Task to carry out: Repeat only the lines below from the one containing "export CTS_CLUSTER_DIAMETER = 40" through the one containing "set_input_delay 0.36 -clock", inclusive, exactly as written.

Stored data entries
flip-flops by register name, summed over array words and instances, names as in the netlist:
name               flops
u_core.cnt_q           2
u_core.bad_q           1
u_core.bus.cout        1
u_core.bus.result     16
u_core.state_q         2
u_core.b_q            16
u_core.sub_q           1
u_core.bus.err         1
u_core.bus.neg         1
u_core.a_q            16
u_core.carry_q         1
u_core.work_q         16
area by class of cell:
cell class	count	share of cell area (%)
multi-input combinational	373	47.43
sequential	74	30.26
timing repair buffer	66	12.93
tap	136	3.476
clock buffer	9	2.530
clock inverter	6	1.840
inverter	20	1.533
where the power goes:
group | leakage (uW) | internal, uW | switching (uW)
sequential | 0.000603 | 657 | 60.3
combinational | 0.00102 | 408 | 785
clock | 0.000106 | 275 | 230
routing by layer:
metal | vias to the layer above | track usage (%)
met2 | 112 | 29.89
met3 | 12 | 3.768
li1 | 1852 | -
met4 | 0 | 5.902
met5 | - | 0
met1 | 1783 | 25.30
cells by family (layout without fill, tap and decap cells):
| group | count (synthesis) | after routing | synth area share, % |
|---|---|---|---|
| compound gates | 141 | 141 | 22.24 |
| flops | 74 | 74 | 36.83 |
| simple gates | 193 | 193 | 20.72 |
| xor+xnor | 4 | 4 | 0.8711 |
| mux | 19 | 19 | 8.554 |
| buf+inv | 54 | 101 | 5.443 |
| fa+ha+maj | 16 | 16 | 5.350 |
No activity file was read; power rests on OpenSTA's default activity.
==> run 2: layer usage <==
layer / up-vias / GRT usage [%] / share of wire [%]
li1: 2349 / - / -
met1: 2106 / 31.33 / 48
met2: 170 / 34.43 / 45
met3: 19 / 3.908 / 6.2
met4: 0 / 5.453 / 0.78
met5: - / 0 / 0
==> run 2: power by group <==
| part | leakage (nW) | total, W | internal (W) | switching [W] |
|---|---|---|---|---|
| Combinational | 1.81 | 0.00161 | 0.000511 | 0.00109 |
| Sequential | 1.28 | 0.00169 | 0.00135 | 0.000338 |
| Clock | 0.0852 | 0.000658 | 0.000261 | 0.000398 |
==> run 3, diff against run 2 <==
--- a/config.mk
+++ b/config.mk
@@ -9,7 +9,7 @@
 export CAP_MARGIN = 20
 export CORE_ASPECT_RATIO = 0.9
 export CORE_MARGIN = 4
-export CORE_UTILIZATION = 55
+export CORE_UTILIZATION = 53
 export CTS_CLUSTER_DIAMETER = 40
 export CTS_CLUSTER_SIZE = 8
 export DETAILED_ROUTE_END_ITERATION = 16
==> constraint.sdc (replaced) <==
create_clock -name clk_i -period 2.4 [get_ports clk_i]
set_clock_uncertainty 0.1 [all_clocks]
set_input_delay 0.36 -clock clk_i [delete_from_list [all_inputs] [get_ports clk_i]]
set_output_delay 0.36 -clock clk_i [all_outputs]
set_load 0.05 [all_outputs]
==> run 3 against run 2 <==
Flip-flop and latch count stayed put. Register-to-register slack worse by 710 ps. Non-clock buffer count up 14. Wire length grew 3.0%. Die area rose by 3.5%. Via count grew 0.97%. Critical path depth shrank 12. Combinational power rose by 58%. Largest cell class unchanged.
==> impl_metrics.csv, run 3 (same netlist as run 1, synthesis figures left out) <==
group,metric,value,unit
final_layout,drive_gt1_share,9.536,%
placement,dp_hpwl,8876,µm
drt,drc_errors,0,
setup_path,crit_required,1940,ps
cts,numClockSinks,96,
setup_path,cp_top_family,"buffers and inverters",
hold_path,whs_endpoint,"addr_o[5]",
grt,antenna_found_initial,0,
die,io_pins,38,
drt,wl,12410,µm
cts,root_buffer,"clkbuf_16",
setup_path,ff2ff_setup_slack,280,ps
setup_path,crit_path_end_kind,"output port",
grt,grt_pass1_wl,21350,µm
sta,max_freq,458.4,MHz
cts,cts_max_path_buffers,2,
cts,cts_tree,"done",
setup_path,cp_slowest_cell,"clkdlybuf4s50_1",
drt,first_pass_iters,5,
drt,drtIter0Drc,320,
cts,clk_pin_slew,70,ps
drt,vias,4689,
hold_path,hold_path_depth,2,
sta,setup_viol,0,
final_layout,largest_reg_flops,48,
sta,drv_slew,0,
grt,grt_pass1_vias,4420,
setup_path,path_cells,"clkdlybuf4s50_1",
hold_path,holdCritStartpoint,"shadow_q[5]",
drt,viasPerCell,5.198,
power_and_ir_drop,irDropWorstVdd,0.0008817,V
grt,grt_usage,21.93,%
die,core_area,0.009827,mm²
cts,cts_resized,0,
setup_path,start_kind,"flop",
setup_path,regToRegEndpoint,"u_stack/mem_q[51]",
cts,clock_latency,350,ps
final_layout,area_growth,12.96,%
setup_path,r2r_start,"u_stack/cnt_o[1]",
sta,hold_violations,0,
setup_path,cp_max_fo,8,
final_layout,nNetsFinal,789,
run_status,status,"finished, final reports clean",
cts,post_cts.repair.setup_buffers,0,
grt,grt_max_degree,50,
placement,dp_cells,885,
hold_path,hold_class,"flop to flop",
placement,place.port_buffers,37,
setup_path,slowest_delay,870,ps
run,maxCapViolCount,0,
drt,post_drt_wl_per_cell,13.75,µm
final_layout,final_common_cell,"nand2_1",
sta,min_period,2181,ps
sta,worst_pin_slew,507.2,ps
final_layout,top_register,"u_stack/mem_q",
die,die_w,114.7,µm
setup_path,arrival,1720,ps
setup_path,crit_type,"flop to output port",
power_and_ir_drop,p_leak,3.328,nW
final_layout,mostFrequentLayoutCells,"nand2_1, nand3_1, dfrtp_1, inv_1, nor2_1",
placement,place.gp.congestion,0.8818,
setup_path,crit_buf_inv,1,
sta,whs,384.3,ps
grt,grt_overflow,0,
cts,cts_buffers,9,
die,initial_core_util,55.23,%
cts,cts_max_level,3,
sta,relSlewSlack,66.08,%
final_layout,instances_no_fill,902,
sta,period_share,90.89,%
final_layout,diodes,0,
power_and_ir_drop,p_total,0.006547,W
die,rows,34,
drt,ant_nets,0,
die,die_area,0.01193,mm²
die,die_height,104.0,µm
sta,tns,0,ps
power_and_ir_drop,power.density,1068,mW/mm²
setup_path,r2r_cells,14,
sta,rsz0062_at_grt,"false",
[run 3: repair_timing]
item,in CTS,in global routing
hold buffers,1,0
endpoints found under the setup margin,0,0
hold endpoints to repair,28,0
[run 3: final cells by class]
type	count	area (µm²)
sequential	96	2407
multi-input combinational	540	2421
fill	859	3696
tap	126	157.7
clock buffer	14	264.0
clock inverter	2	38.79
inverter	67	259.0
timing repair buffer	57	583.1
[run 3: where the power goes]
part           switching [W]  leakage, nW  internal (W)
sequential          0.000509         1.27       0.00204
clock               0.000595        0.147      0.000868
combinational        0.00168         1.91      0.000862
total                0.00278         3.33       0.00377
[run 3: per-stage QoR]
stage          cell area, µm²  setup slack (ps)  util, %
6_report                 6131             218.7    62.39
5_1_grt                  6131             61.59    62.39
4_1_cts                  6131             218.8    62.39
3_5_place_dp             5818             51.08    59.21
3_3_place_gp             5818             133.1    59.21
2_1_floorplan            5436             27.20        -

Problem solution:
 export CTS_CLUSTER_DIAMETER = 40
 export CTS_CLUSTER_SIZE = 8
 export DETAILED_ROUTE_END_ITERATION = 16
==> constraint.sdc (replaced) <==
create_clock -name clk_i -period 2.4 [get_ports clk_i]
set_clock_uncertainty 0.1 [all_clocks]
set_input_delay 0.36 -clock clk_i [delete_from_list [all_inputs] [get_ports clk_i]]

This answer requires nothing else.